▶ **Exercise directions**:
Go through the entries and copy every line that has the string "gates" in it.

▶ **Provided data**:
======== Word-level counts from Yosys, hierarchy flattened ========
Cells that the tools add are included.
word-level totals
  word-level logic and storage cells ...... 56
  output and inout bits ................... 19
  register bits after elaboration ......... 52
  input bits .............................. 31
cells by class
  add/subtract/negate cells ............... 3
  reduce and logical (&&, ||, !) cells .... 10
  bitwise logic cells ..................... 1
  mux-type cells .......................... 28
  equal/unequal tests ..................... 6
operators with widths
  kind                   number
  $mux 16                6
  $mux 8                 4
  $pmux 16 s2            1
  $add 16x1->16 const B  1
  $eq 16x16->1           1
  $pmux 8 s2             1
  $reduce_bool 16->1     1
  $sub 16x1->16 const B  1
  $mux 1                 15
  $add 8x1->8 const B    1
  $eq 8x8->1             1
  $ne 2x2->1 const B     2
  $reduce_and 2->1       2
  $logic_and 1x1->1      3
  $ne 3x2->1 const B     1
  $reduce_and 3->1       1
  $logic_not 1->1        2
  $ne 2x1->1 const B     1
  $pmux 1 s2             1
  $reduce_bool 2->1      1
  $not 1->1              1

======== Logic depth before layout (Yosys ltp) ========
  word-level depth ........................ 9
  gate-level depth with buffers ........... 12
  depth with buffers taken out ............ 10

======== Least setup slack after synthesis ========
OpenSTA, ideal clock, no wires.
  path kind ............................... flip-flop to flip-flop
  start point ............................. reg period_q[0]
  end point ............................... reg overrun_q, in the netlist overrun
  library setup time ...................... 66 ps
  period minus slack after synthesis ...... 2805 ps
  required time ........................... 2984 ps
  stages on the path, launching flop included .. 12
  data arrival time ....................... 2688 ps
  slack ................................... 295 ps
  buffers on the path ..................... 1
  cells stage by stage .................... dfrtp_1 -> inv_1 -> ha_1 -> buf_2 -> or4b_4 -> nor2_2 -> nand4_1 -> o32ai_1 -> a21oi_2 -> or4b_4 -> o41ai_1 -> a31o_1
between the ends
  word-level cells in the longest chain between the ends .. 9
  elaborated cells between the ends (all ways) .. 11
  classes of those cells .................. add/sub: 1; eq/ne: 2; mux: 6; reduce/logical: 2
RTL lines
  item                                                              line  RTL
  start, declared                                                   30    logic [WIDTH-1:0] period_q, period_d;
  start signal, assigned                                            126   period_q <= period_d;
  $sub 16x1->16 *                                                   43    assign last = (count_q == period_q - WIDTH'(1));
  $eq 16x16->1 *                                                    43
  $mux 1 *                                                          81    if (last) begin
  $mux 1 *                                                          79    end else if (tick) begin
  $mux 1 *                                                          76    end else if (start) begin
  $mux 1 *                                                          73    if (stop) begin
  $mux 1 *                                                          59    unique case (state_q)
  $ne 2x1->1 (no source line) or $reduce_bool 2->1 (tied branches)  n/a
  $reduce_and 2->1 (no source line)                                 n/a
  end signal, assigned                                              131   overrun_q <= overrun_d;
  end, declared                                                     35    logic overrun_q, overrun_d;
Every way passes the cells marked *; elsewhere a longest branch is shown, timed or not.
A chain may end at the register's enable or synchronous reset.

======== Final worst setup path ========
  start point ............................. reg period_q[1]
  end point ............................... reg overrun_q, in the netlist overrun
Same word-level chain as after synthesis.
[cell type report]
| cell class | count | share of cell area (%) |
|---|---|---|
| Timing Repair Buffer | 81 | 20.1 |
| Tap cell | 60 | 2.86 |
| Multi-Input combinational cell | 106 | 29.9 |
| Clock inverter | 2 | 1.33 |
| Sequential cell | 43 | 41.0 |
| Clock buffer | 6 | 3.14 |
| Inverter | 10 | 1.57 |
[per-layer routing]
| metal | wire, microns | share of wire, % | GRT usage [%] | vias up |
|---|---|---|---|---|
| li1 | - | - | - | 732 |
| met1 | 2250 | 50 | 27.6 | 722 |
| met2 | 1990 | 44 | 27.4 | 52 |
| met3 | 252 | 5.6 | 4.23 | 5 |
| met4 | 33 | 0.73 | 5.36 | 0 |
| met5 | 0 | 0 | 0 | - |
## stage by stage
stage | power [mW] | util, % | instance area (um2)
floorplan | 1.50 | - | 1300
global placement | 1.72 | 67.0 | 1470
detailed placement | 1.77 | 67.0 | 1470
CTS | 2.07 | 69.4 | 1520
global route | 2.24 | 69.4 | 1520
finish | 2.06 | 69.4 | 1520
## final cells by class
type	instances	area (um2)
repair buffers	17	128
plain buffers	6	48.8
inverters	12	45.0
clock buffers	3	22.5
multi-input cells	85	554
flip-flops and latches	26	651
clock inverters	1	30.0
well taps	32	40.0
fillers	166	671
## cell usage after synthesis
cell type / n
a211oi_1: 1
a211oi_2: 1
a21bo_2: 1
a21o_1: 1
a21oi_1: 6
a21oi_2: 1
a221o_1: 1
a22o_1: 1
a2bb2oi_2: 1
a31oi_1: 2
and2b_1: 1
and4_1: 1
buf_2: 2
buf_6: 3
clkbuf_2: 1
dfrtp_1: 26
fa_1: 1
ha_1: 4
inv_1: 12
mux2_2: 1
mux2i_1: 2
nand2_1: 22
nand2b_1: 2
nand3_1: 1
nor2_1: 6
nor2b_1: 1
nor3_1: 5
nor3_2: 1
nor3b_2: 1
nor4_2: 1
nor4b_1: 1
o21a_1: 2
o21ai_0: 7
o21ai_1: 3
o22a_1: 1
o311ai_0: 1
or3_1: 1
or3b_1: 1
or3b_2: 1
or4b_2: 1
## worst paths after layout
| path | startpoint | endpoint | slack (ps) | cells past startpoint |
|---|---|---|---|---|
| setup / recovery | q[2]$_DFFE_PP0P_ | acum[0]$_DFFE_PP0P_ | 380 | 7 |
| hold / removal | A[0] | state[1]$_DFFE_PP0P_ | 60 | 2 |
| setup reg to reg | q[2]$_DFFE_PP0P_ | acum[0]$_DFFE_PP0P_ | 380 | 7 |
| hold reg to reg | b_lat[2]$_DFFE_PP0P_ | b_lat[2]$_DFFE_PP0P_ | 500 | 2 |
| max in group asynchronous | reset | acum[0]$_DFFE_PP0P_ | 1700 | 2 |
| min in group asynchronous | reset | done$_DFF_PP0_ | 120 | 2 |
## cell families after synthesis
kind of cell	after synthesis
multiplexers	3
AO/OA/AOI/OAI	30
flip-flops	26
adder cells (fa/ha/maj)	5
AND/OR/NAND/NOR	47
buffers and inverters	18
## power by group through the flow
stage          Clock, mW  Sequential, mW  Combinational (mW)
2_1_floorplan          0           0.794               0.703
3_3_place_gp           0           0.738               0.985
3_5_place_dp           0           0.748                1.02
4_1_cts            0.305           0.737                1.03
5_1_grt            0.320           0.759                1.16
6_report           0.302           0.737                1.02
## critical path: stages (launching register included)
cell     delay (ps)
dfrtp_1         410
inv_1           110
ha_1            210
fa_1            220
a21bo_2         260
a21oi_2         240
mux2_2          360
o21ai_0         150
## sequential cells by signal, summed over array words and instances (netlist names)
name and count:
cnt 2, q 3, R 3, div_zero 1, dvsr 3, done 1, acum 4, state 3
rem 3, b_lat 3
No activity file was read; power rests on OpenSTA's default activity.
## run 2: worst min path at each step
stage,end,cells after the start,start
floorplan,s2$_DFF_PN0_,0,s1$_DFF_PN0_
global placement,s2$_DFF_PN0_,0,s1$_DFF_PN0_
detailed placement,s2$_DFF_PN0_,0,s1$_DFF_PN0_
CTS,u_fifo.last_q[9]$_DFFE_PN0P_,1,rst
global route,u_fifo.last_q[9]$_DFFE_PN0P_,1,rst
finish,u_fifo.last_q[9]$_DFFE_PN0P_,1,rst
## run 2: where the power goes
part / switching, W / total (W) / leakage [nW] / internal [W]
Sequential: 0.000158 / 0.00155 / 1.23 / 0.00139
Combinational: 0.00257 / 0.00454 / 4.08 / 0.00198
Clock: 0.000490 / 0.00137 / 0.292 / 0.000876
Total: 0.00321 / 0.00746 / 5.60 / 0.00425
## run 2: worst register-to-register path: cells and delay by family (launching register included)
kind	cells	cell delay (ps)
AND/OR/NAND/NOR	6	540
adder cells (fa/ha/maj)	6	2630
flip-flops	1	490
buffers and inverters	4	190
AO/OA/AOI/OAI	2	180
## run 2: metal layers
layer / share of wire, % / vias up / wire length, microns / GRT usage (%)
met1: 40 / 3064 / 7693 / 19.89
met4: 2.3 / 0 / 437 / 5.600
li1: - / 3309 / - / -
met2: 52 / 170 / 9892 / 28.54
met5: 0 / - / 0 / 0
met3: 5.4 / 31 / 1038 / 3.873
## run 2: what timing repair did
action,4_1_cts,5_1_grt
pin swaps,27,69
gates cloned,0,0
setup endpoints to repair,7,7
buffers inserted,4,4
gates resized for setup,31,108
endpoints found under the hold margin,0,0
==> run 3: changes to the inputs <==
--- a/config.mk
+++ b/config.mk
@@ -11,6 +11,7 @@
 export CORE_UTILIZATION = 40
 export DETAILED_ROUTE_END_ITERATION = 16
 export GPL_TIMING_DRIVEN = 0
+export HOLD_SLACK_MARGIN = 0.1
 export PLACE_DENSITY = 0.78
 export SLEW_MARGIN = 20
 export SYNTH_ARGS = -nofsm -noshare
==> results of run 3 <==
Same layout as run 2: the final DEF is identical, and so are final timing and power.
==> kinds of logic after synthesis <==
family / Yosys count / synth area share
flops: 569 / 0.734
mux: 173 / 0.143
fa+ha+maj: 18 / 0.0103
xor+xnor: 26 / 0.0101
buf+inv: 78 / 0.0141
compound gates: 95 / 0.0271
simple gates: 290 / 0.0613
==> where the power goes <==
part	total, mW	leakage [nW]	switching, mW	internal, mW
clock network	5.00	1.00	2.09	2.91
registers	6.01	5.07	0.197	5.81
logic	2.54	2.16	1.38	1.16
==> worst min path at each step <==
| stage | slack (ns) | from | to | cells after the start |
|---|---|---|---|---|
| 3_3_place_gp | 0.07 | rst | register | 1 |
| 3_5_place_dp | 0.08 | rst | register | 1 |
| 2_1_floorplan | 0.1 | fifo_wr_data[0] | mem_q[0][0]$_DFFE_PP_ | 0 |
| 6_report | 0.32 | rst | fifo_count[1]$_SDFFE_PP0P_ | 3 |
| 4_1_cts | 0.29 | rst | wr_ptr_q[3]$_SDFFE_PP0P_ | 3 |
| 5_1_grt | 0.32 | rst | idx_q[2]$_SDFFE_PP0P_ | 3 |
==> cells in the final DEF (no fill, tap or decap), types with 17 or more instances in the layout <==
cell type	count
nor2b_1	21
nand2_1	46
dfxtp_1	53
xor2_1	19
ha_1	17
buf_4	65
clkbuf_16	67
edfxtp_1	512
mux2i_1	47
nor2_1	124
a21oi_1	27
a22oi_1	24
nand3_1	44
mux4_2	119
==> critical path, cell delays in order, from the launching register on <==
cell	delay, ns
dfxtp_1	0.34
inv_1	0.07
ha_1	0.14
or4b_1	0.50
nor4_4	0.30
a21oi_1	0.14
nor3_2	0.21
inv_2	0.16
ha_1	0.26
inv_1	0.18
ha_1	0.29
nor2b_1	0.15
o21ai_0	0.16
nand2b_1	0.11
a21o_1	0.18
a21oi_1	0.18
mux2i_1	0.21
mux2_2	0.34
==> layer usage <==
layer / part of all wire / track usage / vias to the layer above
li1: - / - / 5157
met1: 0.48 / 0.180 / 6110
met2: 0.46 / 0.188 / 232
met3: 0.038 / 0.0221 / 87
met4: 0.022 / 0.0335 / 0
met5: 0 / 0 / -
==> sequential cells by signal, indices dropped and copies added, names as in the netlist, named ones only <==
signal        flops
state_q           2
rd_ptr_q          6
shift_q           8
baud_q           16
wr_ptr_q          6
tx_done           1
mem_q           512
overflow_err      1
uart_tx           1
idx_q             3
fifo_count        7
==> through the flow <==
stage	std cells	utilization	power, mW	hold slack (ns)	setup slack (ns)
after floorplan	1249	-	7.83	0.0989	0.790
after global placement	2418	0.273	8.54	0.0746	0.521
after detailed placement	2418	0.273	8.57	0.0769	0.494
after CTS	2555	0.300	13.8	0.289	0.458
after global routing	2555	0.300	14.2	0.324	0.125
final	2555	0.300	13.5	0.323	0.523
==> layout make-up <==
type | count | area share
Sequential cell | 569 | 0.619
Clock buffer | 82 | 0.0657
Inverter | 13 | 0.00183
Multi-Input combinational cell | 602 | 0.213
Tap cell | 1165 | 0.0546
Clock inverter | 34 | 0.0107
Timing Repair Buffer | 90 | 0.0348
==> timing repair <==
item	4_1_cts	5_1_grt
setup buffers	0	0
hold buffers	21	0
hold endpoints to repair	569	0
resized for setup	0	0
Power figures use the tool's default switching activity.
File: src/flat_wrapper.sv
// flat-port wrapper written by rule: the top's interface ports become plain ports
module seq_fsm_table_flat 
#(
    parameter int SW    = 3,
    parameter int CW    = 1,
    parameter int OW    = 3,
    parameter int START = 0,
    parameter int MARK  = 2,
    parameter int CNTW  = 8
)
  (clk, reset, bus_en, bus_restart, bus_a, bus_wr_en, bus_wr_addr, bus_wr_data, bus_s, bus_state, bus_mark, bus_cycle_cnt);
  seq_fsm_table_if #(.SW(SW), .CW(CW), .OW(OW), .CNTW(CNTW)) bus_i ();
  input  logic clk;
  input  logic reset;
  input wire logic [$bits(bus_i.en)-1:0] bus_en;
  input wire logic [$bits(bus_i.restart)-1:0] bus_restart;
  input wire logic [$bits(bus_i.a)-1:0] bus_a;
  input wire logic [$bits(bus_i.wr_en)-1:0] bus_wr_en;
  input wire logic [$bits(bus_i.wr_addr)-1:0] bus_wr_addr;
  input wire logic [$bits(bus_i.wr_data)-1:0] bus_wr_data;
  output wire logic [$bits(bus_i.s)-1:0] bus_s;
  output wire logic [$bits(bus_i.state)-1:0] bus_state;
  output wire logic [$bits(bus_i.mark)-1:0] bus_mark;
  output wire logic [$bits(bus_i.cycle_cnt)-1:0] bus_cycle_cnt;
  assign bus_i.en = bus_en;
  assign bus_i.restart = bus_restart;
  assign bus_i.a = bus_a;
  assign bus_i.wr_en = bus_wr_en;
  assign bus_i.wr_addr = bus_wr_addr;
  assign bus_i.wr_data = bus_wr_data;
  assign bus_s = bus_i.s;
  assign bus_state = bus_i.state;
  assign bus_mark = bus_i.mark;
  assign bus_cycle_cnt = bus_i.cycle_cnt;
  seq_fsm_table #(.SW(SW), .CW(CW), .OW(OW), .START(START), .MARK(MARK), .CNTW(CNTW)) u_core (.clk(clk), .reset(reset), .bus(bus_i));
endmodule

▶ **Task result**:
gates cloned,0,0
gates resized for setup,31,108
compound gates: 95 / 0.0271
simple gates: 290 / 0.0613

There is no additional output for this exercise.